Last night I sat down to watch A Night to Remember, the 1958 adaptation of Walter Lord's influential book reconstructing the Titanic disaster. I'm not sure what I was expecting. I think I was expecting a somewhat cheesy movie owing to the technical limitations of 1950's film making, and by what we've come to expect in a post-Titanic (the James Cameron one) era. I couldn't have been more wrong.
On every level -- technical, dramatic, visual -- this movie is far superior to the 1997 film (as undeniably impressive as Cameron's achievement was) and rightly holds it's place as the best movie about the events of April 14, 1912. Because it's a British production with a British cast it has an emotional truthfulness in keeping with what we know about the passengers and crew. The scene where Thomas Andrews breaks the news to Captain Smith that the "unsinkable" ship is going down, and further, that there are lifeboats for only 1200 of the roughly 2200 passengers is devastatingly effective because it's so understatedly played (you can watch that scene here).
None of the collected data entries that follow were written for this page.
Background: an optimization exercise with open tools, aiming at small area, a short achievable clock period and few clock cycles. Do not read the settings as production practice. Where RTL was checked, it was by simulation tests only, not by an equivalence proof against the original.

Setup of job 2683:
Design huffmanTree, start of the top module:
module huffmanTree (
    input  logic                   Clk_in,
    input  logic                   n_Rst,
    input  logic                   Start,
    input  logic [79:0]            Weights,    
    output logic                   Busy,
    output logic                   Done,
    output logic [119:0]           Tree,       
    output logic [4:0]             RootRight,
    output logic [4:0]             RootLeft
);
export LEC_CHECK = 0
export ABC_AREA = 1
export CAP_MARGIN = 20
export CORE_MARGIN = 2
export CORE_UTILIZATION = 40
export CTS_CLUSTER_DIAMETER = 100
export CTS_CLUSTER_SIZE = 26
export SLEW_MARGIN = 20
create_clock -name core_clock -period 36.0 [get_ports {Clk_in}]
standard.sh (not shown) runs the stock make flow with config.mk's settings and CLKGATE_MAP_FILE= SYNTH_SCRIPT=/design/flow/synth_recipe.tcl, a recipe that flattens the netlist after the stock synthesis.
==> flow/flow/run.sh <==
#!/bin/bash
# The standard layout, except that the port buffers are plain buf_1
# cells instead of the delay buffers buffer_ports picks by default.
set -euo pipefail
export BUFFER_PORTS_ARGS="-buffer_cell sky130_fd_sc_hd__buf_1"
bash standard.sh finish > standard_flow.log 2>&1
Input-level comparison between job 1851 and job 2683:
--- a/flow/design.v
+++ b/flow/design.v
@@ -192,35 +192,27 @@
             leafId1 = secondA ? {2'd0, iA0} : 5'd5 + {2'd0, iB1};
         end
     end
     logic [11:0]   q [QD];
     logic [QD-1:0] head;      
     logic [QD-1:0] tail;      
-    logic [2:0]    taken;     
-    logic [2:0]    pendCount;
     logic [PD-1:0] pending;   
     logic [4:0]    headId;    
-    assign pendCount = mergeCnt - taken;
-    assign headId    = 5'd10 + {2'd0, taken};
-    always_comb
-        for (int k = 0; k < QD; k++)
-            head[k] = (taken[1:0] == 2'(k));
-    always_comb
-        for (int k = 0; k < PD; k++)
-            pending[k] = (pendCount > 3'(k));
     logic [11:0]   opA;       
     logic [11:0]   opB;
     logic [11:0]   newSum;
     assign newSum = opA + opB;
     logic [1:0] tailSlot;
     assign tailSlot = mergeCnt[1:0] - 2'd1;
     always_comb
         for (int k = 0; k < QD; k++)
             tail[k] = (tailSlot == 2'(k));
     logic [QD-1:0] head1;
+    logic [QD-1:0] head2;
     assign head1 = {head[QD-2:0], head[QD-1]};
+    assign head2 = {head1[QD-2:0], head1[QD-1]};
     logic [11:0] qW0;
     logic [11:0] qW1;
     always_comb
     begin
         qW0 = '0;
         qW1 = '0;
@@ -277,39 +269,37 @@
             3'd4:    begin pairA = wB[3]; pairB = wB[4]; end
             default: ;
         endcase
     end
     logic [11:0] half;
     logic [7:0]  lastLeafW;
+    logic [4:0]  lastLeafId;
+    logic        xIsLeaf;
     logic        xRight;
     logic [4:0]  xId;
-    assign half      = {1'b0, total[11:1]};
-    assign lastLeafW = pending[1] ? leafW0 : leafW1;
-    assign xRight    = le12(newSum, half) && (pending[2] || le12({4'd0, lastLeafW}, half));
-    always_comb
-    begin
-        if (!twoLeaves && !twoNodes && !pending[1])
-            xId = leafId1;
-        else if (twoNodes && !pending[2])
-            xId = leafId0;
-        else
-            xId = 5'd16;
-    end
+    assign half       = {1'b0, total[11:1]};
+    assign lastLeafW  = pending[1] ? leafW0 : leafW1;
+    assign lastLeafId = pending[1] ? leafId0 : leafId1;
+    assign xIsLeaf    = !pending[2] && !leafLe(lastLeafW, newSum);
+    assign xRight     = le12(newSum, half) && (pending[2] || le12({4'd0, lastLeafW}, half));
+    assign xId        = xIsLeaf ? lastLeafId : 5'd16;
     always_ff @(posedge Clk_in)
     begin
         opA <= nextA;
         opB <= nextB;
     end
     always_ff @(posedge Clk_in)
     begin
         if (!busy)
         begin
             usedA    <= '0;
             usedB    <= '0;
             mergeCnt <= '0;
-            taken    <= '0;
+            head     <= QD'(1);
+            pending  <= '0;
+            headId   <= 5'd10;
             total    <= '0;
         end
         else
         begin
             mergeCnt <= mergeCnt + 3'd1;
             if (mergeCnt <= 3'd4)
@@ -327,17 +317,24 @@
             end
             for (int k = 0; k < QD; k++)
                 if (tail[k])
                     q[k] <= newSum;
             if (twoNodes)
             begin
-                taken   <= taken + 3'd2;
+                head    <= head2;
+                headId  <= headId + 5'd2;
+                pending <= {1'b0, pending[PD-1:1]};
             end
             else if (!twoLeaves)
             begin
-                taken   <= taken + 3'd1;
+                head    <= head1;
+                headId  <= headId + 5'd1;
+            end
+            else
+            begin
+                pending <= {pending[PD-2:0], 1'b1};
             end
         end
     end
     logic [9:0] entry [8];
     logic [4:0] rootR;
     logic [4:0] rootL;
==> comparison <==
Compared with job 2683, in job 1851 fraction of layout instances using a drive strength above 1 down 3.3 points.
Relative to job 2683, number of buffers added by the clock tree synthesis step has gone up in job 1851.
Relative to job 2683, job 1851 degrades area of the die.
Changes observed in job 1851 relative to job 2683: design area went up; pin count of the biggest net entering global routing fell by 11; final worst setup slack now sits lower.
On adder and majority cell fraction of the synthesized area, the lower figure sits with job 1851, not job 2683.
Testbench counts of job 1851, summed over its fixed seeds: cycles 4,608.
No functional check of the RTL was part of job 2683.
A Night to Remember conveys the fateful tragedies of that night without ever resorting to cheap melodrama. It also matter-of-factly portrays the nobility, and let it be said, the moral blindness of the chivalric code of the aristocrats that made up the ship's first class passengers. Their "women and children first" ethic was laudable, but not so laudable when we realize that didn't include the less fortunate women and children below decks in steerage class.
As the ship goes down the movie recreates the legend of "Nearer My God to Thee" being played by the ship's band. Whether this actually happened we'll never know. Some survivors later recalled that the last song was a tune called "Autumn".
Film critic Michael Sragow writes of this scene:
The moment is so emotionally complete that it’s hard to quibble. The hymn crowns a mortal adventure replete with strokes of valor from women as well as men, such as Mrs. Isidor Straus’s spurning a lifeboat so she can spend the short remainder of her life with her husband. This film, like Lord’s history, captures the final gasp of high honor in high society.
A Night to Remember is brilliant docudrama and a fitting tribute to the lives lost, and those forever changed, by an event that after a century still resonates in our collective consciousness.